ASB has announced it will be the first major New Zealand bank to offer asset rich but cash poor customers reverse equity mortgages.
(Updated with background on other offerors and their rates; Auckland District Law Society warning)
Reverse equity mortgages have proved controversial in the past, particularly among borrowers concerned about putting debt back into houses they had hoped to hand on to their heirs unencumbered.
However, many have predicted reverse equity mortgages will become more popular as an ageing population sitting on big equity gains from the property boom seek to free up cash to pay for medical bills, holidays and living expenses in extended retirements.
Despite that, some borrowers have worried that lengthening retirements and survivability allied to the power of compounding interest could see equity eroded before any inheritance can be passed on. Falling house prices also increase the risks around reverse equity mortgages, given any equity in a house is being squeezed from both ends.
Other providers of reverse mortgages include SBS Bank and Sentinel. Westpac to used offer such mortgages, but pulled out of the market in August 2008.
ASB said the time was right for a major bank to offer reverse mortgages, which previously have only been offered by specialist lenders at relatively high interest rates.
"These loans are specifically suited to people older than 65 years of age, and enable asset rich but cash poor home owners to borrow money against part of the equity they have in their home," ASB said.
"While borrowers can repay all or part of the loan at anytime, normally the loan and outstanding interest is recovered by the bank when the home owner sells the property, or from their estate," it said.
“We are introducing HomePlus in response to demand from our senior customers,” said ASB's CEO of Customers, Markets and Products, Catherine McGrath.
“In Australia home equity release loans are becoming more common, but until now have been offered in New Zealand by mainly specialist lenders," she said.
ASB said its reverse mortgages would comply with the voluntary code of practice developed by the Office of Senior Citizens.
"We will also set new ethical standards, particularly around ensuring borrowers fully understand the arrangement into which they are entering, providing guarantees around lifetime occupancy and promising people never have to repay more than the value of their property," McGrath said.

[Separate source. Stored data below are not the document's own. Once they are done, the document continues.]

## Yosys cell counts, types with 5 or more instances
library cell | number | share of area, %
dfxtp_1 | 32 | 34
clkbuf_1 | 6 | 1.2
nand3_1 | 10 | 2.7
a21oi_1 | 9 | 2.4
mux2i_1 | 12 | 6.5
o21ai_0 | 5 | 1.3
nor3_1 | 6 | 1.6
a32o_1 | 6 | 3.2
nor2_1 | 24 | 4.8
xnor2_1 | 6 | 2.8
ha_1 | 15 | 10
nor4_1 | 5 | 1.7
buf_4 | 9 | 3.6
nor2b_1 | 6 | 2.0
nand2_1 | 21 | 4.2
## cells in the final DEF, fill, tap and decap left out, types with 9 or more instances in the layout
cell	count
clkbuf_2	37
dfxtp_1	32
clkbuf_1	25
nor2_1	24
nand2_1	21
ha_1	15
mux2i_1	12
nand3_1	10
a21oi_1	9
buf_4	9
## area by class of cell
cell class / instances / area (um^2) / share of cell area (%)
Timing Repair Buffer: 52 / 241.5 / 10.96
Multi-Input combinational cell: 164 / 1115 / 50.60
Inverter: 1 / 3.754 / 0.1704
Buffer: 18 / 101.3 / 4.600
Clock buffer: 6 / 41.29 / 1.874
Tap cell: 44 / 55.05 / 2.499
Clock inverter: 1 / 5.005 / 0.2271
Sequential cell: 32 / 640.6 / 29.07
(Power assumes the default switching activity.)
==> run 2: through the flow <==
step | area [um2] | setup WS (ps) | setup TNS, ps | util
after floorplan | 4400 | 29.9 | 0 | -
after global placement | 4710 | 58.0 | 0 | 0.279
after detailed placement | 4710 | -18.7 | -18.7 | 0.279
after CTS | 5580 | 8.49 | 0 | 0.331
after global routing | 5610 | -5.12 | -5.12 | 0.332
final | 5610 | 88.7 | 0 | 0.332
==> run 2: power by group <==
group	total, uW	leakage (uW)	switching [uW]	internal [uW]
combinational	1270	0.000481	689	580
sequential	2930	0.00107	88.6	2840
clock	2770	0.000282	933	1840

“The 90 day cooling off period also ensures borrowers who change their minds can repay their HomePlus loan," she said.
“This type of borrowing is not for all senior customers, and we recommend it only for those customers who have no other means of accessing cash. Releasing funds from other assets if available will invariably be a better option than taking out a home equity release loan. However, for those who do not have other options, it can allow them to maintain an independent lifestyle, stay in their own home longer, or undertake necessary repairs that are otherwise beyond their financial means."
Borrowers would have to go through a three meeting process to ensure the loan was right for them, ASB said, adding the borrower would have to seek independent legal advice and understand how the debt would increase over time.

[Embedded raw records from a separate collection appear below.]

<file path="config.mk">
export PLATFORM = sky130hd
export DESIGN_NAME = transport_beat_phase_source_top
export DESIGN_NICKNAME = d
export VERILOG_FILES = /design/src/rtl/tbps_pkg.sv /design/src/rtl/transport_beat_phase_source_top.sv /design/src/rtl/tbps_beat_rate.sv /design/src/rtl/tbps_mod_div.sv
export SDC_FILE = /design/constraint.sdc
export NUM_CORES = 2
export LEC_CHECK = 0
export ABC_AREA = 1
export BUFFER_PORTS_ARGS = -buffer_cell sky130_fd_sc_hd__buf_2
export CAP_MARGIN = 25
export CORE_MARGIN = 2
export CORE_UTILIZATION = 49
export DETAILED_ROUTE_END_ITERATION = 10
export GPL_TIMING_DRIVEN = 0
export PLACE_DENSITY = 0.67
export SYNTH_ARGS = -nofsm -noshare
export SYNTH_HDL_FRONTEND = slang
export SYNTH_SLANG_ARGS = --single-unit
</file>
<file path="constraint.sdc">
create_clock -name clk -period 28.9 [get_ports clk]
set_input_delay 5.78 -clock clk [delete_from_list [all_inputs] [get_ports clk]]
set_output_delay 5.78 -clock clk [all_outputs]
set_load 0.01 [all_outputs]
</file>
<file path="src/rtl/tbps_pkg.sv">
// Shared widths, constants and register indexes for the transport beat phase source.
package tbps_pkg;

  // Default number of fraction bits in the time format
  localparam int FRAC_BITS_DEF = 24;

  // Field widths
  localparam int ELAPSED_W = 32;
  localparam int TEMPO_W   = 26;
  localparam int BAR_W     = 24;
  localparam int TIME_W    = 64;
  localparam int PHASE_W   = 24;
  localparam int PB_W      = 23;
  localparam int PS_W      = 25;

  // Beat increment: round(fwd * tempo / (60 * 2^16)) = ((fwd * tempo + bias) >> 18) / 15
  localparam int FWD_W    = ELAPSED_W - 1;
  localparam int PROD_W   = FWD_W + TEMPO_W;
  localparam int RND_SH   = 18;
  localparam int QUO_W    = PROD_W - RND_SH;
  localparam int REM15_W  = 4;
  localparam logic [PROD_W-1:0]  RND_BIAS = PROD_W'(1966080);
  localparam logic [REM15_W:0]   BEAT_DIV = 5'd15;

  // Saturation ceiling of the free-running clocks
  localparam logic [TIME_W-1:0] TIME_MAX = {1'b0, {(TIME_W-1){1'b1}}};
  // Half a bar in Q0.24, one bit wider for the compare
  localparam logic [BAR_W:0]    HALF_BAR = 25'h0800000;

  // Configuration port
  localparam int CFG_IDX_W  = 3;
  localparam int CFG_DATA_W = 25;

  typedef enum logic [CFG_IDX_W-1:0] {
    CFG_DOMAIN    = 3'd0,
    CFG_SYNC      = 3'd1,
    CFG_LOOP      = 3'd2,
    CFG_PER_BEATS = 3'd3,
    CFG_PER_SECS  = 3'd4
  } cfg_idx_t;

  // Stream word widths, padded to whole bytes
  localparam int IN_TDATA_W  = 152;
  localparam int OUT_TDATA_W = 88;

endpackage

</file>
<file path="src/rtl/transport_beat_phase_source_top.sv">
// Top level of the transport beat phase source: registers, clocks, bar counter, result word.
//
// One input word per frame tick on in_* (tvalid/tready) carries elapsed time, tempo,
// host bar phase and host time. For each accepted word one result word leaves on out_*
// with the loop phase and the wrapped or absolute position. Registers are written on
// cfg_* (index, data), always ready, and are meant to change only while the block idles.
// A word is taken only while the block idles, so one word is worked on at a time; the
// next input word can be taken in the same cycle that the result word becomes valid.
// The bit-serial units do the work: 26 multiply steps and 39 divide-by-15 steps for the
// beat increment, 64 remainder steps and 24 phase steps in the period divider, plus
// handover states between them.
// A finished result sits in the output register; the next input word is accepted while
// it waits. If the receiver still stalls when the following result is done, that result
// is held in the divider and the input side stays not ready until the register drains.
// Reset (rst_n low, synchronous) restores the register defaults, clears the free-running
// clocks and the bar counter, and marks the bar phase unseeded: the first word after
// reset only seeds the bar phase.
module transport_beat_phase_source_top #(
  parameter int FRAC_BITS = tbps_pkg::FRAC_BITS_DEF
) (
  input  logic                             clk,
  input  logic                             rst_n,
  // in_tdata: elapsed[31:0], tempo[57:32], bar_position[81:58], host_seconds[145:82]
  input  logic                             in_tvalid,
  output logic                             in_tready,
  input  logic [tbps_pkg::IN_TDATA_W-1:0]  in_tdata,
  // out_tdata: loop_phase[23:0], position_value[87:24]
  output logic                             out_tvalid,
  input  logic                             out_tready,
  output logic [tbps_pkg::OUT_TDATA_W-1:0] out_tdata,
  input  logic                             cfg_valid,
  output logic                             cfg_ready,
  input  logic [tbps_pkg::CFG_IDX_W-1:0]   cfg_index,
  input  logic [tbps_pkg::CFG_DATA_W-1:0]  cfg_data
);
  import tbps_pkg::*;

  typedef enum logic [2:0] {ST_IDLE, ST_BEAT, ST_SEL, ST_DIV, ST_OUT} state_t;

  localparam int PER_W  = FRAC_BITS + 9;
  localparam int PER_SH = FRAC_BITS - 16;
  localparam int UP_SH  = (FRAC_BITS >= 24) ? FRAC_BITS - 24 : 0;
  localparam int DN_SH  = (FRAC_BITS >= 24) ? 0 : 24 - FRAC_BITS;
  localparam logic [PER_W-1:0] PMIN =
    PER_W'(((64'd1 << FRAC_BITS) + 64'd5000) / 64'd10000);

  // configuration registers
  logic             dom_r;
  logic             sync_r;
  logic             loop_r;
  logic [PB_W-1:0]  per_beats_r;
  logic [PS_W-1:0]  per_secs_r;

  // accumulated state
  logic [TIME_W-1:0] free_secs_r;
  logic [TIME_W-1:0] free_beats_r;
  logic [31:0]       bar_cnt_r;
  logic [BAR_W-1:0]  last_bp_r;
  logic              seeded_r;

  // captured input word
  logic [ELAPSED_W-1:0] el_r;
  logic [BAR_W-1:0]     bp_r;
  logic [TIME_W-1:0]    host_r;

  state_t                st_r;
  logic                  out_valid_r;
  logic [OUT_TDATA_W-1:0] out_data_r;
  logic [TIME_W-1:0]     t_r;

  logic                  in_acc;
  logic                  out_free;
  logic                  out_load;
  logic [FWD_W-1:0]      fwd;
  logic                  beat_done;
  logic [QUO_W-1:0]      beat_incr;
  logic                  div_start;
  logic                  div_done;
  logic [PER_W-1:0]      div_rem;
  logic [PHASE_W-1:0]    div_phase;
  logic [TIME_W-1:0]     secs_sum;
  logic [TIME_W-1:0]     beats_sum;
  logic                  bar_wrap;
  logic [TIME_W-1:0]     bar_frac;
  logic [TIME_W-1:0]     bar_t;
  logic [TIME_W-1:0]     t_sel;
  logic [PER_W-1:0]      per_raw;
  logic [PER_W-1:0]      per_sel;
  logic [OUT_TDATA_W-1:0] result;

  assign in_tready = (st_r == ST_IDLE);
  assign in_acc    = in_tvalid && in_tready;
  assign out_free  = !out_valid_r || out_tready;
  assign cfg_ready = 1'b1;

  // a finished result moves into the output register once it is free
  assign out_load = out_free && ((st_r == ST_DIV && div_done) || st_r == ST_OUT);

  // negative steps count as zero
  assign fwd = el_r[ELAPSED_W-1] ? '0 : el_r[FWD_W-1:0];

  // saturating sums; the sum cannot overflow 64 bits as the clocks stay at or below the max
  assign secs_sum  = free_secs_r + TIME_W'(fwd);
  assign beats_sum = free_beats_r + TIME_W'(beat_incr);

  // bar wraps when the phase falls by more than half a bar
  assign bar_wrap = ({1'b0, bp_r} + HALF_BAR) < {1'b0, last_bp_r};

  // locked beat time: four beats per bar, wraps modulo 2^64
  assign bar_frac = ((TIME_W'(last_bp_r) << 2) << UP_SH) >> DN_SH;
  assign bar_t    = (TIME_W'(bar_cnt_r) << (FRAC_BITS + 2)) + bar_frac;

  // time source by domain and sync mode
  always_comb begin
    case ({dom_r, sync_r})
      2'b11:   t_sel = bar_t;
      2'b10:   t_sel = free_beats_r;
      2'b01:   t_sel = host_r;
      default: t_sel = free_secs_r;
    endcase
  end

  // period in time format, floored at 1e-4
  assign per_raw = dom_r ? (PER_W'(per_beats_r) << PER_SH) : (PER_W'(per_secs_r) << PER_SH);
  assign per_sel = (per_raw < PMIN) ? PMIN : per_raw;

  assign div_start = (st_r == ST_SEL);
  assign result    = {(loop_r ? TIME_W'(div_rem) : t_r), div_phase};

  tbps_beat_rate u_beat (
    .clk     (clk),
    .rst_n   (rst_n),
    .start_i (in_acc),
    .fwd_i   (in_tdata[ELAPSED_W-2:0] & {FWD_W{~in_tdata[ELAPSED_W-1]}}),
    .tempo_i (in_tdata[ELAPSED_W +: TEMPO_W]),
    .done_o  (beat_done),
    .incr_o  (beat_incr)
  );

  tbps_mod_div #(.PER_W(PER_W)) u_div (
    .clk     (clk),
    .rst_n   (rst_n),
    .start_i (div_start),
    .t_i     (t_sel),
    .per_i   (per_sel),
    .done_o  (div_done),
    .rem_o   (div_rem),
    .phase_o (div_phase)
  );

  // configuration writes
  always_ff @(posedge clk) begin
    if (!rst_n) begin
      dom_r       <= 1'b1;
      sync_r      <= 1'b1;
      loop_r      <= 1'b1;
      per_beats_r <= PB_W'(262144);
      per_secs_r  <= PS_W'(327680);
    end else if (cfg_valid && cfg_ready) begin
      case (cfg_idx_t'(cfg_index))
        CFG_DOMAIN:    dom_r       <= cfg_data[0];
        CFG_SYNC:      sync_r      <= cfg_data[0];
        CFG_LOOP:      loop_r      <= cfg_data[0];
        CFG_PER_BEATS: per_beats_r <= cfg_data[PB_W-1:0];
        CFG_PER_SECS:  per_secs_r  <= cfg_data[PS_W-1:0];
        default:       ;
      endcase
    end
  end

  // input capture
  always_ff @(posedge clk) begin
    if (in_acc) begin
      el_r    <= in_tdata[ELAPSED_W-1:0];
      bp_r    <= in_tdata[ELAPSED_W+TEMPO_W +: BAR_W];
      host_r  <= in_tdata[ELAPSED_W+TEMPO_W+BAR_W +: TIME_W];
    end
  end

  // clocks and bar counter advance once the beat increment is known
  always_ff @(posedge clk) begin
    if (!rst_n) begin
      free_secs_r  <= '0;
      free_beats_r <= '0;
      bar_cnt_r    <= '0;
      last_bp_r    <= '0;
      seeded_r     <= 1'b0;
    end else if (st_r == ST_BEAT && beat_done) begin
      free_secs_r  <= secs_sum[TIME_W-1] ? TIME_MAX : secs_sum;
      free_beats_r <= beats_sum[TIME_W-1] ? TIME_MAX : beats_sum;
      if (seeded_r && bar_wrap) begin
        bar_cnt_r <= bar_cnt_r + 1'b1;
      end
      seeded_r  <= 1'b1;
      last_bp_r <= bp_r;
    end
  end

  // sequencer and output register
  always_ff @(posedge clk) begin
    if (!rst_n) begin
      st_r        <= ST_IDLE;
      out_valid_r <= 1'b0;
    end else begin
      if (out_load) begin
        out_data_r  <= result;
        out_valid_r <= 1'b1;
      end else if (out_valid_r && out_tready) begin
        out_valid_r <= 1'b0;
      end
      case (st_r)
        ST_IDLE: begin
          if (in_acc) begin
            st_r <= ST_BEAT;
          end
        end
        ST_BEAT: begin
          if (beat_done) begin
            st_r <= ST_SEL;
          end
        end
        ST_SEL: begin
          t_r  <= t_sel;
          st_r <= ST_DIV;
        end
        ST_DIV: begin
          if (div_done) begin
            st_r <= out_free ? ST_IDLE : ST_OUT;
          end
        end
        ST_OUT: begin
          if (out_free) begin
            st_r <= ST_IDLE;
          end
        end
        default: st_r <= ST_IDLE;
      endcase
    end
  end

  assign out_tvalid = out_valid_r;
  assign out_tdata  = out_data_r;

`ifndef SYNTH
  // the free seconds clock never runs backward
  a_secs_mono: assert property (@(posedge clk) disable iff (!rst_n)
    $past(rst_n) |-> free_secs_r >= $past(free_secs_r))
    else $error("free seconds went backward");
  // beat unit finishes only while the sequencer waits on it
  a_beat_done: assert property (@(posedge clk) disable iff (!rst_n)
    beat_done |-> st_r == ST_BEAT)
    else $error("beat increment arrived out of sequence");
  // divider finishes only while the sequencer waits on it
  a_div_done: assert property (@(posedge clk) disable iff (!rst_n)
    div_done |-> st_r == ST_DIV)
    else $error("divider result arrived out of sequence");
  // once seeded, the bar phase stays seeded until reset
  a_seeded: assert property (@(posedge clk) disable iff (!rst_n)
    $past(rst_n) && $past(seeded_r) |-> seeded_r)
    else $error("bar phase lost its seed");
`endif

endmodule

</file>
<file path="src/rtl/tbps_beat_rate.sv">
// Bit-serial multiplier and divide-by-15 unit that turns a time step and tempo into beats.
module tbps_beat_rate (
  input  logic                         clk,
  input  logic                         rst_n,
  input  logic                         start_i,
  input  logic [tbps_pkg::FWD_W-1:0]   fwd_i,
  input  logic [tbps_pkg::TEMPO_W-1:0] tempo_i,
  output logic                         done_o,
  output logic [tbps_pkg::QUO_W-1:0]   incr_o
);
  import tbps_pkg::*;

  typedef enum logic [1:0] {S_IDLE, S_MUL, S_RND, S_DIV} state_t;

  localparam int CNT_W = $clog2(QUO_W);

  state_t               st_r;
  logic [CNT_W-1:0]     cnt_r;
  logic                 done_r;
  logic [FWD_W-1:0]     fwd_r;
  logic [TEMPO_W-1:0]   tp_r;
  logic [PROD_W-1:0]    acc_r;
  logic [QUO_W-1:0]     q_r;
  logic [REM15_W-1:0]   rem_r;

  logic [PROD_W-1:0]    mul_sum;
  logic [PROD_W-1:0]    rnd_sum;
  logic [REM15_W:0]     trial;
  logic                 ge;
  logic [REM15_W-1:0]   rem_step;

  // Multiply MSB first: shift the product, add the multiplicand on a set tempo bit
  assign mul_sum = {acc_r[PROD_W-2:0], 1'b0} + (tp_r[TEMPO_W-1] ? PROD_W'(fwd_r) : '0);
  assign rnd_sum = acc_r + RND_BIAS;

  // Restoring divide by 15, one quotient bit per cycle
  assign trial    = {rem_r, q_r[QUO_W-1]};
  assign ge       = (trial >= BEAT_DIV);
  assign rem_step = ge ? REM15_W'(trial - BEAT_DIV) : trial[REM15_W-1:0];

  always_ff @(posedge clk) begin
    if (!rst_n) begin
      st_r   <= S_IDLE;
      cnt_r  <= '0;
      done_r <= 1'b0;
    end else begin
      done_r <= 1'b0;
      case (st_r)
        S_IDLE: begin
          if (start_i) begin
            fwd_r <= fwd_i;
            tp_r  <= tempo_i;
            acc_r <= '0;
            cnt_r <= '0;
            st_r  <= S_MUL;
          end
        end
        S_MUL: begin
          acc_r <= mul_sum;
          tp_r  <= {tp_r[TEMPO_W-2:0], 1'b0};
          cnt_r <= cnt_r + 1'b1;
          if (cnt_r == CNT_W'(TEMPO_W - 1)) begin
            st_r <= S_RND;
          end
        end
        S_RND: begin
          // add the half-step bias and drop the low bits
          q_r   <= rnd_sum[PROD_W-1:RND_SH];
          rem_r <= '0;
          cnt_r <= '0;
          st_r  <= S_DIV;
        end
        S_DIV: begin
          rem_r <= rem_step;
          q_r   <= {q_r[QUO_W-2:0], ge};
          cnt_r <= cnt_r + 1'b1;
          if (cnt_r == CNT_W'(QUO_W - 1)) begin
            done_r <= 1'b1;
            st_r   <= S_IDLE;
          end
        end
        default: st_r <= S_IDLE;
      endcase
    end
  end

  assign done_o = done_r;
  assign incr_o = q_r;

`ifndef SYNTH
  // partial remainder stays below the divisor
  a_rem_bound: assert property (@(posedge clk) disable iff (!rst_n)
    st_r == S_DIV |-> rem_r < BEAT_DIV[REM15_W-1:0])
    else $error("divide-by-15 remainder out of range");
  // a new job only starts on an idle unit
  a_start_idle: assert property (@(posedge clk) disable iff (!rst_n)
    start_i |-> st_r == S_IDLE)
    else $error("beat unit started while busy");
  // done follows the last quotient step
  a_done_step: assert property (@(posedge clk) disable iff (!rst_n)
    done_o |-> $past(st_r) == S_DIV)
    else $error("beat unit done without a divide");
`endif

endmodule

</file>
<file path="src/rtl/tbps_mod_div.sv">
// Bit-serial floor remainder of a signed time by the loop period, then the phase fraction.
module tbps_mod_div #(
  parameter int PER_W = 33
) (
  input  logic                         clk,
  input  logic                         rst_n,
  input  logic                         start_i,
  input  logic [tbps_pkg::TIME_W-1:0]  t_i,
  input  logic [PER_W-1:0]             per_i,
  output logic                         done_o,
  output logic [PER_W-1:0]             rem_o,
  output logic [tbps_pkg::PHASE_W-1:0] phase_o
);
  import tbps_pkg::*;

  typedef enum logic [1:0] {S_IDLE, S_MOD, S_FIX, S_FRAC} state_t;

  localparam int CNT_W = $clog2(TIME_W);

  state_t              st_r;
  logic [CNT_W-1:0]    cnt_r;
  logic                done_r;
  logic [TIME_W-1:0]   dvd_r;
  logic [PER_W-1:0]    per_r;
  logic [PER_W-1:0]    acc_r;
  logic [PER_W-1:0]    rem_r;
  logic [PHASE_W-1:0]  phase_r;
  logic                neg_r;

  logic [TIME_W-1:0]   t_mag;
  logic [PER_W:0]      trial;
  logic                ge;
  logic [PER_W-1:0]    acc_step;
  logic [PER_W-1:0]    fixed;

  // magnitude of the signed time; the most negative value maps to 2^63
  assign t_mag = t_i[TIME_W-1] ? (~t_i + 1'b1) : t_i;

  // one restoring step: dividend bits during the remainder pass, zeros for the phase
  assign trial    = {acc_r, (st_r == S_MOD) ? dvd_r[TIME_W-1] : 1'b0};
  assign ge       = (trial >= {1'b0, per_r});
  assign acc_step = ge ? PER_W'(trial - {1'b0, per_r}) : trial[PER_W-1:0];

  // floor correction for a negative time
  assign fixed = (neg_r && (acc_r != '0)) ? (per_r - acc_r) : acc_r;

  always_ff @(posedge clk) begin
    if (!rst_n) begin
      st_r   <= S_IDLE;
      cnt_r  <= '0;
      done_r <= 1'b0;
    end else begin
      done_r <= 1'b0;
      case (st_r)
        S_IDLE: begin
          if (start_i) begin
            dvd_r <= t_mag;
            neg_r <= t_i[TIME_W-1];
            per_r <= per_i;
            acc_r <= '0;
            cnt_r <= '0;
            st_r  <= S_MOD;
          end
        end
        S_MOD: begin
          acc_r <= acc_step;
          dvd_r <= {dvd_r[TIME_W-2:0], 1'b0};
          cnt_r <= cnt_r + 1'b1;
          if (cnt_r == CNT_W'(TIME_W - 1)) begin
            st_r <= S_FIX;
          end
        end
        S_FIX: begin
          acc_r <= fixed;
          rem_r <= fixed;
          cnt_r <= '0;
          st_r  <= S_FRAC;
        end
        S_FRAC: begin
          acc_r   <= acc_step;
          phase_r <= {phase_r[PHASE_W-2:0], ge};
          cnt_r   <= cnt_r + 1'b1;
          if (cnt_r == CNT_W'(PHASE_W - 1)) begin
            done_r <= 1'b1;
            st_r   <= S_IDLE;
          end
        end
        default: st_r <= S_IDLE;
      endcase
    end
  end

  assign done_o  = done_r;
  assign rem_o   = rem_r;
  assign phase_o = phase_r;

`ifndef SYNTH
  // partial remainder stays below the period in both passes
  a_acc_bound: assert property (@(posedge clk) disable iff (!rst_n)
    (st_r == S_MOD || st_r == S_FRAC) |-> acc_r < per_r)
    else $error("partial remainder not below period");
  // the corrected remainder lies in [0, period)
  a_rem_bound: assert property (@(posedge clk) disable iff (!rst_n)
    st_r == S_FRAC |-> rem_r < per_r)
    else $error("loop remainder out of range");
  // a new job only starts on an idle unit
  a_start_idle: assert property (@(posedge clk) disable iff (!rst_n)
    start_i |-> st_r == S_IDLE)
    else $error("divider started while busy");
`endif

endmodule

</file>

"We also strongly recommend that family and other advisers are fully informed of their intentions," ASB said.
ASB said the interest rate for HomePlus would be variable but start at 7.75%, whicn included the cost of funding the loans, the risk factor, the guarantees provided and the length of time the money would be tied up.

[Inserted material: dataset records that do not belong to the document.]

--- config.mk ---
export PLATFORM = sky130hd
export DESIGN_NAME = bdt_ram
export DESIGN_NICKNAME = d
export VERILOG_FILES = /design/src/rtl/bdt_ram.sv
export SDC_FILE = /design/constraint.sdc
export NUM_CORES = 1
export LEC_CHECK = 0
export BUFFER_PORTS_ARGS = -buffer_cell sky130_fd_sc_hd__buf_4
export CAP_MARGIN = 20
export CORE_ASPECT_RATIO = 0.75
export CORE_MARGIN = 3
export CORE_UTILIZATION = 25
export DETAILED_ROUTE_END_ITERATION = 10
export PLACE_DENSITY = 0.42
export SLEW_MARGIN = 40
export SYNTH_ARGS = -nofsm -noshare
export SYNTH_HDL_FRONTEND = slang
export SYNTH_SLANG_ARGS = --single-unit
export TNS_END_PERCENT = 100
--- constraint.sdc ---
create_clock -name clock -period 3.1 [get_ports clock]
set_input_delay 0.775 -clock clock [delete_from_list [all_inputs] [get_ports clock]]
set_output_delay 0.775 -clock clock [all_outputs]
set_load 0.005 [all_outputs]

ASB's regular variable rate is currently 6.25%. See all bank mortgage rates here.
Sentinel is offering 7.3% for its reverse equity loan, while SBS' Advance Equity release is currently 7.1%.
“ASB’s entry into the home equity release market will see this product come of age in New Zealand," it said.
The Auckland District Law Society issued a warning paper about Reserve Equity Mortgages in December 2007.
"Unless the borrower is over 70 years of age and intending to borrow only a small proportion of their equity, they should be very circumspect about entering into such a mortgage," it warned in the paper, available here.
University of Melbourne researchers issued a paper in mid 2007 on reverse mortgages in Australia, where the market is more developed.